General properties of extracellularly recorded units

Single unit recordings (171) were made from the lumbar dorsal horn at different postnatal ages: n = 21 at P3, n = 57 at P6, n = 48 at P10, and n = 31 at P21. Cells were recorded from both superficial laminae I and II (200 μm from the dorsal surface of the spinal cord at P3 and P6, 250 μm at P10, and 300 μm at P21) and deeper laminae III-V. At P3, n = 13 were from superficial laminae and n = 8 from deep laminae; at P6, n = 45 were superficial and n = 12 deep; at P10, n = 36 were superficial and n = 12 were deep; and at P21, n = 20 were superficial and n = 11 were deep.

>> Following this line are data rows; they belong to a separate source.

===== src/pfp_pkg.sv =====
`default_nettype none
package pfp_pkg;

  // Coordinate and intermediate widths, all derived from the coordinate width.
  localparam int CW   = 16;
  localparam int DW   = CW + 1;
  localparam int PW   = 2 * DW;
  localparam int NW   = PW + 1;
  localparam int MW   = PW;
  localparam int SQ1W = 2 * MW;
  localparam int SQW  = SQ1W + 2;
  localparam int RTW  = SQW / 2;
  localparam int REMW = RTW + 1;

  // Unit normal and offset formats.
  localparam int UFB  = 14;
  localparam int QW   = UFB + 1;
  localparam int OW   = 16;
  localparam int WW   = 24;
  localparam int PRW  = OW + CW;
  localparam int DOTW = PRW + 2;

  // Cycles from an accepted request to its result strobe.
  localparam int LAT  = 1 + 4 + RTW + QW + 2;

  // Request as it leaves the front part: vertex a and the edge vectors b - a and c - a.
  typedef struct packed {
    logic signed [CW-1:0] ax;
    logic signed [CW-1:0] ay;
    logic signed [CW-1:0] az;
    logic signed [DW-1:0] ux;
    logic signed [DW-1:0] uy;
    logic signed [DW-1:0] uz;
    logic signed [DW-1:0] vx;
    logic signed [DW-1:0] vy;
    logic signed [DW-1:0] vz;
  } req_t;

  // Normal in sign and magnitude form, with the first vertex carried along.
  typedef struct packed {
    logic [2:0]          neg;
    logic [2:0][MW-1:0]  mag;
    logic [2:0][CW-1:0]  a;
  } nrm_t;

  // Side data that travels with the division pipeline.
  typedef struct packed {
    logic [2:0]          neg;
    logic                deg;
    logic [2:0][CW-1:0]  a;
  } side_t;

  // Queue status seen by the front part.
  typedef struct packed {
    logic full;
    logic empty;
  } qstat_t;

endpackage
`default_nettype wire


===== src/pfp_queue.sv =====
`default_nettype none
module pfp_queue (
  input  logic            clk,
  input  logic            rst,
  input  logic            push,
  input  pfp_pkg::req_t   din,
  input  logic            pop,
  output pfp_pkg::req_t   head,
  output pfp_pkg::qstat_t qstat
);
  import pfp_pkg::*;

  logic [1:0] count;
  req_t       slot0;
  req_t       slot1;
  logic       do_push;
  logic       do_pop;

  assign qstat.full  = (count == 2'd2);
  assign qstat.empty = (count == 2'd0);
  assign head        = slot0;
  assign do_push     = push & ~qstat.full;
  assign do_pop      = pop & ~qstat.empty;

  // Fill count of the two-entry queue.
  always_ff @(posedge clk) begin
    if (rst) begin
      count <= 2'd0;
    end else begin
      count <= count + {1'b0, do_push} - {1'b0, do_pop};
    end
  end

  // The head always sits in the first slot; the second slot moves up on a pop.
  always_ff @(posedge clk) begin
    if (do_pop) begin
      if (count == 2'd2) begin
        slot0 <= slot1;
        if (do_push) begin
          slot1 <= din;
        end
      end else if (do_push) begin
        slot0 <= din;
      end
    end else if (do_push) begin
      if (count == 2'd0) begin
        slot0 <= din;
      end else begin
        slot1 <= din;
      end
    end
  end

  a_count_range: assert property (@(posedge clk) disable iff (rst) count != 2'd3)
    else $error("queue count out of range");
  a_pop_fills: assert property (@(posedge clk) disable iff (rst)
    (!qstat.empty && !push) |=> (count == $past(count) - 2'd1))
    else $error("queue pop lost");

endmodule
`default_nettype wire
[config.mk]
export PLATFORM = sky130hd
export DESIGN_NAME = pfp_front
export DESIGN_NICKNAME = d
export VERILOG_FILES = /design/src/pfp_pkg.sv /design/src/pfp_front.sv
export SDC_FILE = /design/constraint.sdc
export NUM_CORES = 1
export LEC_CHECK = 0
export ABC_CLOCK_PERIOD_IN_PS = 4440
export CAP_MARGIN = 20
export CORE_AREA = 2 2 115 117
export DETAILED_ROUTE_END_ITERATION = 7
export DIE_AREA = 0 0 117 119
export DONT_BUFFER_PORTS = 1
export SYNTH_ARGS = -nofsm -noshare
export SYNTH_HDL_FRONTEND = slang
export SYNTH_SLANG_ARGS = --single-unit
[constraint.sdc]
create_clock -name vclk -period 4.44
set_clock_uncertainty 0.05 [all_clocks]
set_input_delay 0.888 -clock vclk [all_inputs]
set_output_delay 0.888 -clock vclk [all_outputs]
set_load 0.01 [all_outputs]
[src/hdl/ivau_pkg.sv]
package ivau_pkg;

  // Lane and pipeline shape
  localparam int LANES        = 3;
  localparam int LANE_STAGES  = 7;
  localparam int MERGE_STAGES = 6;
  localparam int PIPE_DEPTH   = LANE_STAGES + MERGE_STAGES;

  // Field widths
  localparam int RAW_W     = 16;
  localparam int QUAT_W    = 32;
  localparam int OUT_W     = 32;
  localparam int CFG_W     = 16;
  localparam int CFG_IDX_W = 2;
  localparam int IN_W      = 3 * RAW_W + 4 * QUAT_W;
  localparam int OUT_DW    = 4 * OUT_W;

  // Internal widths
  localparam int GAIN_W   = 17;  // 16-bit signed word plus a power of two up to 2^15
  localparam int PROD_W   = 64;
  localparam int ACC_W    = 64;  // acceleration in Q29, held within +-2^62
  localparam int VS_W     = 42;  // vector before the offset, held within +-2^40
  localparam int RA_W     = 51;  // gravity-free acceleration in Q16
  localparam int RA_LO_W  = 26;
  localparam int DOT_W    = 44;  // dot product in Q24
  localparam int DOT_LO_W = 22;

  // Fixed-point points and limits
  localparam int VEC_FRAC  = 29;
  localparam int LIM_V_EXP = 40;
  localparam int LIM_A_EXP = 62;
  localparam int RA_SHIFT  = 13;
  localparam int DOT_SHIFT = 21;
  localparam int RES_SHIFT = 24;

  // Register indexes
  localparam logic [CFG_IDX_W-1:0] REG_BIAS_X     = 2'd0;
  localparam logic [CFG_IDX_W-1:0] REG_BIAS_Y     = 2'd1;
  localparam logic [CFG_IDX_W-1:0] REG_BIAS_Z     = 2'd2;
  localparam logic [CFG_IDX_W-1:0] REG_SCALE_WORD = 2'd3;

  // Per-lane operation: vector = a*b +/- c*d, optionally minus one
  typedef struct packed {
    logic sub_cd;
    logic sub_one;
  } lane_op_t;

  // Stage load enables from the pipeline control
  typedef struct packed {
    logic [MERGE_STAGES-1:0] merge_en;
    logic [LANE_STAGES-1:0]  lane_en;
  } pipe_en_t;

endpackage

[src/hdl/ivau_merge.sv]
module ivau_merge
  import ivau_pkg::*;
#(
  parameter int G_TO_MS_Q16 = 642689
) (
  input  logic                     clk_i,
  input  logic [MERGE_STAGES-1:0]  en_i,
  input  logic signed [PROD_W-1:0] prod_i [LANES],
  input  logic signed [OUT_W-1:0]  vert_i [LANES],
  output logic signed [OUT_W-1:0]  vert_o [LANES],
  output logic signed [OUT_W-1:0]  res_o
);

  localparam int G_W    = $clog2(G_TO_MS_Q16 + 1);
  localparam int GS_W   = G_W + 1;
  localparam int S_W    = PROD_W + 1;
  localparam int PL_W   = DOT_LO_W + 1 + GS_W;
  localparam int PH_W   = DOT_W - DOT_LO_W + GS_W;
  localparam int SUM_W  = DOT_W + GS_W + 1;

  localparam logic signed [GS_W-1:0]  G_S     = GS_W'(G_TO_MS_Q16);
  localparam logic signed [S_W-1:0]   DOT_RND = S_W'(1) <<< (DOT_SHIFT - 1);
  localparam logic signed [SUM_W-1:0] RES_RND = SUM_W'(1) <<< (RES_SHIFT - 1);

  // Vector components travel alongside the dot product
  logic signed [OUT_W-1:0] vert_q [MERGE_STAGES][LANES];

  always_ff @(posedge clk_i) begin
    if (en_i[0]) begin
      vert_q[0] <= vert_i;
    end
    for (int k = 1; k < MERGE_STAGES; k++) begin
      if (en_i[k]) begin
        vert_q[k] <= vert_q[k-1];
      end
    end
  end

  // Stage 0: saturating add of the first two lanes
  logic signed [S_W-1:0]    s01;
  logic signed [PROD_W-1:0] s01_q, p2_q;

  assign s01 = S_W'(prod_i[0]) + S_W'(prod_i[1]);

  always_ff @(posedge clk_i) begin
    if (en_i[0]) begin
      s01_q <= (s01[S_W-1] == s01[S_W-2]) ? s01[PROD_W-1:0] :
               {s01[S_W-1], {(PROD_W-1){~s01[S_W-1]}}};
      p2_q  <= prod_i[2];
    end
  end

  // Stage 1: saturating add of the third lane
  logic signed [S_W-1:0]    s;
  logic signed [PROD_W-1:0] s_q;

  assign s = S_W'(s01_q) + S_W'(p2_q);

  always_ff @(posedge clk_i) begin
    if (en_i[1]) begin
      s_q <= (s[S_W-1] == s[S_W-2]) ? s[PROD_W-1:0] : {s[S_W-1], {(PROD_W-1){~s[S_W-1]}}};
    end
  end

  // Stage 2: round dot product to Q24
  logic signed [S_W-1:0]   t;
  logic signed [DOT_W-1:0] dot_q;

  assign t = S_W'(s_q) + DOT_RND;

  always_ff @(posedge clk_i) begin
    if (en_i[2]) begin
      dot_q <= DOT_W'(t >>> DOT_SHIFT);
    end
  end

  // Stage 3: partial products of the unit conversion
  logic signed [PL_W-1:0] pl_q;
  logic signed [PH_W-1:0] ph_q;

  always_ff @(posedge clk_i) begin
    if (en_i[3]) begin
      pl_q <= $signed({1'b0, dot_q[DOT_LO_W-1:0]}) * G_S;
      ph_q <= $signed(dot_q[DOT_W-1:DOT_LO_W]) * G_S;
    end
  end

  // Stage 4: sum partial products
  logic signed [SUM_W-1:0] sum_q;

  always_ff @(posedge clk_i) begin
    if (en_i[4]) begin
      sum_q <= (SUM_W'(ph_q) <<< DOT_LO_W) + SUM_W'(pl_q);
    end
  end

  // Stage 5: round to Q16 and saturate to 32 bits
  logic signed [SUM_W-1:0] r;
  logic signed [OUT_W-1:0] res_q;

  assign r = (sum_q + RES_RND) >>> RES_SHIFT;

  always_ff @(posedge clk_i) begin
    if (en_i[5]) begin
      res_q <= (&r[SUM_W-1:OUT_W-1] || ~|r[SUM_W-1:OUT_W-1]) ? r[OUT_W-1:0] :
               {r[SUM_W-1], {(OUT_W-1){~r[SUM_W-1]}}};
    end
  end

  assign vert_o = vert_q[MERGE_STAGES-1];
  assign res_o  = res_q;

endmodule
[src/hdl/ivau_pkg.sv]
package ivau_pkg;

  // Lane and pipeline shape
  localparam int LANES        = 3;
  localparam int LANE_STAGES  = 7;
  localparam int MERGE_STAGES = 6;
  localparam int PIPE_DEPTH   = LANE_STAGES + MERGE_STAGES;

  // Field widths
  localparam int RAW_W     = 16;
  localparam int QUAT_W    = 32;
  localparam int OUT_W     = 32;
  localparam int CFG_W     = 16;
  localparam int CFG_IDX_W = 2;
  localparam int IN_W      = 3 * RAW_W + 4 * QUAT_W;
  localparam int OUT_DW    = 4 * OUT_W;

  // Internal widths
  localparam int GAIN_W   = 17;  // 16-bit signed word plus a power of two up to 2^15
  localparam int PROD_W   = 64;
  localparam int ACC_W    = 64;  // acceleration in Q29, held within +-2^62
  localparam int VS_W     = 42;  // vector before the offset, held within +-2^40
  localparam int RA_W     = 51;  // gravity-free acceleration in Q16
  localparam int RA_LO_W  = 26;
  localparam int DOT_W    = 44;  // dot product in Q24
  localparam int DOT_LO_W = 22;

  // Fixed-point points and limits
  localparam int VEC_FRAC  = 29;
  localparam int LIM_V_EXP = 40;
  localparam int LIM_A_EXP = 62;
  localparam int RA_SHIFT  = 13;
  localparam int DOT_SHIFT = 21;
  localparam int RES_SHIFT = 24;

  // Register indexes
  localparam logic [CFG_IDX_W-1:0] REG_BIAS_X     = 2'd0;
  localparam logic [CFG_IDX_W-1:0] REG_BIAS_Y     = 2'd1;
  localparam logic [CFG_IDX_W-1:0] REG_BIAS_Z     = 2'd2;
  localparam logic [CFG_IDX_W-1:0] REG_SCALE_WORD = 2'd3;

  // Per-lane operation: vector = a*b +/- c*d, optionally minus one
  typedef struct packed {
    logic sub_cd;
    logic sub_one;
  } lane_op_t;

  // Stage load enables from the pipeline control
  typedef struct packed {
    logic [MERGE_STAGES-1:0] merge_en;
    logic [LANE_STAGES-1:0]  lane_en;
  } pipe_en_t;

endpackage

The receptive fields of the cells used in this study were located on the distal hindlimb and were all cutaneous mechanoreceptive fields of the slowly adapting or rapidly adapting type. Of these, 34 % were responsive to light touch or brush only, and the remaining 66 % were also responsive to high-intensity mechanical stimulation such as pinch, giving a more intense response when pinched than when brushed. Receptive field sizes were not accurately measured in this study but previous observations of an inverse relationship between receptive field size and postnatal age were confirmed (Fitzgerald, 1985). Background activity was generally absent when cells were initially isolated for recording.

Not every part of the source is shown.